201210111816657890194-p2(1)

With The Return Of K-Street, Hope Is Alive In Washington

 

In a night where the Nationals managed to muster just three hits, Washington was able to hang on in what had the potential to be their last game of the season by the sheer will of their bullpen.

Following a stellar start from Ross Detwiler, which yielded just three hits and one unearned run over 104 pitches, the Nats remained deadlocked in a 1-1 tie with the Cards after six.  That’s where Davey Johnson made the decision to turn to the bullpen with the hopes that the squad that the team had relied on all season would be able to succeed where they had failed in the past two games.

The result? Electric stuff from two of the usual suspects, Tyler Clippard and Drew Storen, and flat out unbelievable stuff from the team’s No. 2 starter Jordan Zimmermann. In a rare relief appearance in the seventh, Zimmermann struck out all three batters he faced, using just 12 pitches. The right-hander’s fastball sat at 97 mph on the gun and his slider, which usually rests in the mid-to-high 80’s sat at 91.

“Yeah, the guys said, he needs to be our closer, “manager Davey Johnson said in his postgame press conference.

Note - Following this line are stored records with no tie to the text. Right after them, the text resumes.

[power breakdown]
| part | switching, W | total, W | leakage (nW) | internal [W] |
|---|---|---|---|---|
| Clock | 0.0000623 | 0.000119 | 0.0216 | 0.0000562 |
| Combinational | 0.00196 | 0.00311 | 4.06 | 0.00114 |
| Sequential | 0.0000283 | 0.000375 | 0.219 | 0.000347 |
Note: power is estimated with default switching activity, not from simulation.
[src/sv/bpj_pkg.sv]
package bpj_pkg;

    localparam int IMAGE_SIZE_DEF = 64;
    localparam int NUM_ANGLES_DEF = 64;

    // Q1.16 trig word and pi in Q30
    localparam int TRIG_W = 18;
    localparam longint unsigned PI_Q30 = 64'd3373259426;
    localparam longint unsigned ONE_Q30 = 64'd1073741824;

    typedef struct packed {
        logic signed [TRIG_W-1:0] cos_v;
        logic signed [TRIG_W-1:0] sin_v;
    } trig_t;

    typedef enum logic [2:0] {
        ST_IDLE,
        ST_RUN,
        ST_DRAIN,
        ST_SCALE,
        ST_FINISH
    } state_t;

    // Unsigned quotient by shift and subtract, used only while building the trig cell reset values
    function automatic longint unsigned div_u64(longint unsigned n, longint unsigned d);
        longint unsigned q;
        longint unsigned r;
        q = '0;
        r = '0;
        for (int b = 63; b >= 0; b--) begin
            r = (r << 1) | ((n >> b) & 64'd1);
            q = q << 1;
            if (r >= d) begin
                r = r - d;
                q = q | 64'd1;
            end
        end
        return q;
    endfunction

    // Taylor series for sine, Q30, argument in 0..pi/2
    function automatic longint sin_q30(longint unsigned x);
        longint unsigned x2;
        longint unsigned term;
        longint sum;
        x2 = (x * x) >> 30;
        term = x;
        sum = longint'(term);
        for (int i = 0; i < 12; i++) begin
            term = (term * x2) >> 30;
            term = div_u64(term, longint'(2 * i + 2) * longint'(2 * i + 3));
            if ((i % 2) == 1) sum = sum + longint'(term);
            else sum = sum - longint'(term);
        end
        return sum;
    endfunction

    // Taylor series for cosine, Q30, argument in 0..pi/2
    function automatic longint cos_q30(longint unsigned x);
        longint unsigned x2;
        longint unsigned term;
        longint sum;
        x2 = (x * x) >> 30;
        term = ONE_Q30;
        sum = longint'(term);
        for (int i = 0; i < 12; i++) begin
            term = (term * x2) >> 30;
            term = div_u64(term, longint'(2 * i + 1) * longint'(2 * i + 2));
            if ((i % 2) == 1) sum = sum + longint'(term);
            else sum = sum - longint'(term);
        end
        return sum;
    endfunction

    // Round Q30 to Q16, half away from zero
    function automatic logic signed [TRIG_W-1:0] q30_to_q16(longint v);
        longint m;
        if (v < 0) begin
            m = (-v + 8192) >>> 14;
            return TRIG_W'(-m);
        end
        m = (v + 8192) >>> 14;
        return TRIG_W'(m);
    endfunction

endpackage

“But Zimm said to McCatty, he said “I just tried to throw it as hard as I could throw it.”

Clippard and Storen were just as effective in the eighth and ninth. Clippard struck out three of the four batters he faced, and Storen struck out two before ending the inning with a pop-up to shallow left.

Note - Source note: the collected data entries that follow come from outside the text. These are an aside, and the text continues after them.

**config.mk**
```make
export PLATFORM = sky130hd
export DESIGN_NAME = indexed_list_insert_delete_top
export DESIGN_NICKNAME = d
export VERILOG_FILES = /design/src/sv/ilist_pkg.sv /design/src/sv/ilist_cell.sv /design/src/sv/ilist_ctrl.sv /design/src/sv/indexed_list_insert_delete_top.sv
export SDC_FILE = /design/constraint.sdc
export NUM_CORES = 1
export LEC_CHECK = 0
export BUFFER_PORTS_ARGS = -buffer_cell sky130_fd_sc_hd__buf_2
export CAP_MARGIN = 20
export CORE_AREA = 2 2 275 345
export CTS_CLUSTER_DIAMETER = 200
export DETAILED_ROUTE_END_ITERATION = 6
export DIE_AREA = 0 0 277 347
export PLACE_DENSITY_LB_ADDON = 0.25
export SETUP_SLACK_MARGIN = 0.2
export SYNTH_ARGS = -nofsm -noshare
export SYNTH_HDL_FRONTEND = slang
export SYNTH_HIERARCHICAL = 1
export SYNTH_SLANG_ARGS = --single-unit
```
**constraint.sdc**
```tcl
create_clock -name clk -period 9.38 [get_ports clk]
set_input_delay 0.469 -clock clk [delete_from_list [all_inputs] [get_ports clk]]
set_output_delay 0.469 -clock clk [all_outputs]
set_load 0.05 [all_outputs]
```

At one point, the Nationals bullpen had recorded all of their eight outs as strikeouts.

In the bottom of the ninth, Werth took to the plate to matchup against Lance Lynn for the Cardinals. An epic 13-pitch at bat culminated with a walk off shot for Werth that brought the house down at Nats Park.

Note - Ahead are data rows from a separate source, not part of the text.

### src/rtl/core/rotated_pi_visual_servo_step_unit_defines.svh
// Assertion macros shared by the servo step RTL.
`ifndef ROTATED_PI_VISUAL_SERVO_STEP_UNIT_DEFINES_SVH
`define ROTATED_PI_VISUAL_SERVO_STEP_UNIT_DEFINES_SVH

// Consequent must hold in the same cycle as the antecedent.
`define RPVS_CHECK_NOW(name, ante, cons, msg) \
  name: assert property (@(posedge clk) disable iff (!rst_n) (ante) |-> (cons)) \
    else $error(msg);

// Consequent must hold in the cycle after the antecedent.
`define RPVS_CHECK_NEXT(name, ante, cons, msg) \
  name: assert property (@(posedge clk) disable iff (!rst_n) (ante) |=> (cons)) \
    else $error(msg);

`endif

### src/rtl/core/rpvs_pkg.sv
package rpvs_pkg;

  localparam int DEF_GOAL_COUNT    = 4;
  localparam int DEF_CORDIC_STEPS  = 16;
  localparam int DEF_FRACTION_BITS = 8;

  localparam int LABEL_REGS  = 4;
  localparam int CFG_IDX_W   = 3;
  localparam int CFG_DATA_W  = 13;
  localparam int LABEL_W     = 8;
  localparam int LIMIT_W     = 13;
  localparam int DEADBAND_W  = 8;

  // register indexes on the configuration port
  localparam logic [CFG_IDX_W-1:0] REG_LABEL0   = 3'd0;
  localparam logic [CFG_IDX_W-1:0] REG_LABEL1   = 3'd1;
  localparam logic [CFG_IDX_W-1:0] REG_LABEL2   = 3'd2;
  localparam logic [CFG_IDX_W-1:0] REG_LABEL3   = 3'd3;
  localparam logic [CFG_IDX_W-1:0] REG_LIMIT    = 3'd4;
  localparam logic [CFG_IDX_W-1:0] REG_DEADBAND = 3'd5;

  localparam logic [LIMIT_W-1:0]    LIMIT_RST    = 13'd2000;
  localparam logic [DEADBAND_W-1:0] DEADBAND_RST = 8'd20;

  // binary angle: 2^32 per turn
  localparam int ANG_W      = 33;
  localparam int STEP_IDX_W = 5;
  localparam int ATAN_LEN   = 24;
  localparam logic signed [ANG_W-1:0] ANG_QUARTER = 33'sh0_4000_0000;
  localparam logic signed [ANG_W-1:0] ANG_HALF    = 33'sh0_8000_0000;

  localparam int GAIN_Q16   = 39797;
  localparam int GAIN_SHIFT = 16;
  localparam int GAIN_HALF  = 32768;

  localparam int STEP_W   = 14;
  localparam int STEP_MAX = 8191;
  localparam int STEP_MIN = -8192;
  localparam int POS_W    = 16;

  localparam int ARENA_X_LO = -700;
  localparam int ARENA_X_HI = 2000;
  localparam int ARENA_Y_LO = -1300;
  localparam int ARENA_Y_HI = 1500;

  localparam int INT_DIV   = 200;
  localparam int INT_ROUND = 100;

  typedef struct packed {
    logic busy;
    logic done;
  } cordic_stat_t;

  function automatic logic signed [ANG_W-1:0] atan_val(input logic [STEP_IDX_W-1:0] idx);
    unique case (idx)
      5'd0:    atan_val = 33'sd536870912;
      5'd1:    atan_val = 33'sd316933406;
      5'd2:    atan_val = 33'sd167458907;
      5'd3:    atan_val = 33'sd85004756;
      5'd4:    atan_val = 33'sd42667331;
      5'd5:    atan_val = 33'sd21354465;
      5'd6:    atan_val = 33'sd10679838;
      5'd7:    atan_val = 33'sd5340245;
      5'd8:    atan_val = 33'sd2670163;
      5'd9:    atan_val = 33'sd1335087;
      5'd10:   atan_val = 33'sd667544;
      5'd11:   atan_val = 33'sd333772;
      5'd12:   atan_val = 33'sd166886;
      5'd13:   atan_val = 33'sd83443;
      5'd14:   atan_val = 33'sd41722;
      5'd15:   atan_val = 33'sd20861;
      5'd16:   atan_val = 33'sd10430;
      5'd17:   atan_val = 33'sd5215;
      5'd18:   atan_val = 33'sd2608;
      5'd19:   atan_val = 33'sd1304;
      5'd20:   atan_val = 33'sd652;
      5'd21:   atan_val = 33'sd326;
      5'd22:   atan_val = 33'sd163;
      5'd23:   atan_val = 33'sd81;
      default: atan_val = '0;
    endcase
  endfunction

endpackage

“He’s a remarkable guy,” Johnson said.  “He can force a pitcher ot throw a lot of pitches, and he did that time.”

Nats fans can look at tonight’s game in one of two ways. A squad which had struggled to hit the ball managed to earn just three hits on the game, and only had five base runners overall. One could wonder if the issues that have crippled the top team in baseball this series are over, or if the inevitable was merely delayed.

On the other hand, the Nationals pitching returned to its electric form. Washington won games early on in 2012 on the sheer will of their pitching and timely hitting. It was a formula that worked well until the team found their groove in the middle of the summer. It’s not ideal, but if Gio Gonzalez can take the mound tomorrow night for Washington and replicate what we saw here tonight, then Washington will , no matter what, have a punchers chance at the NLCS.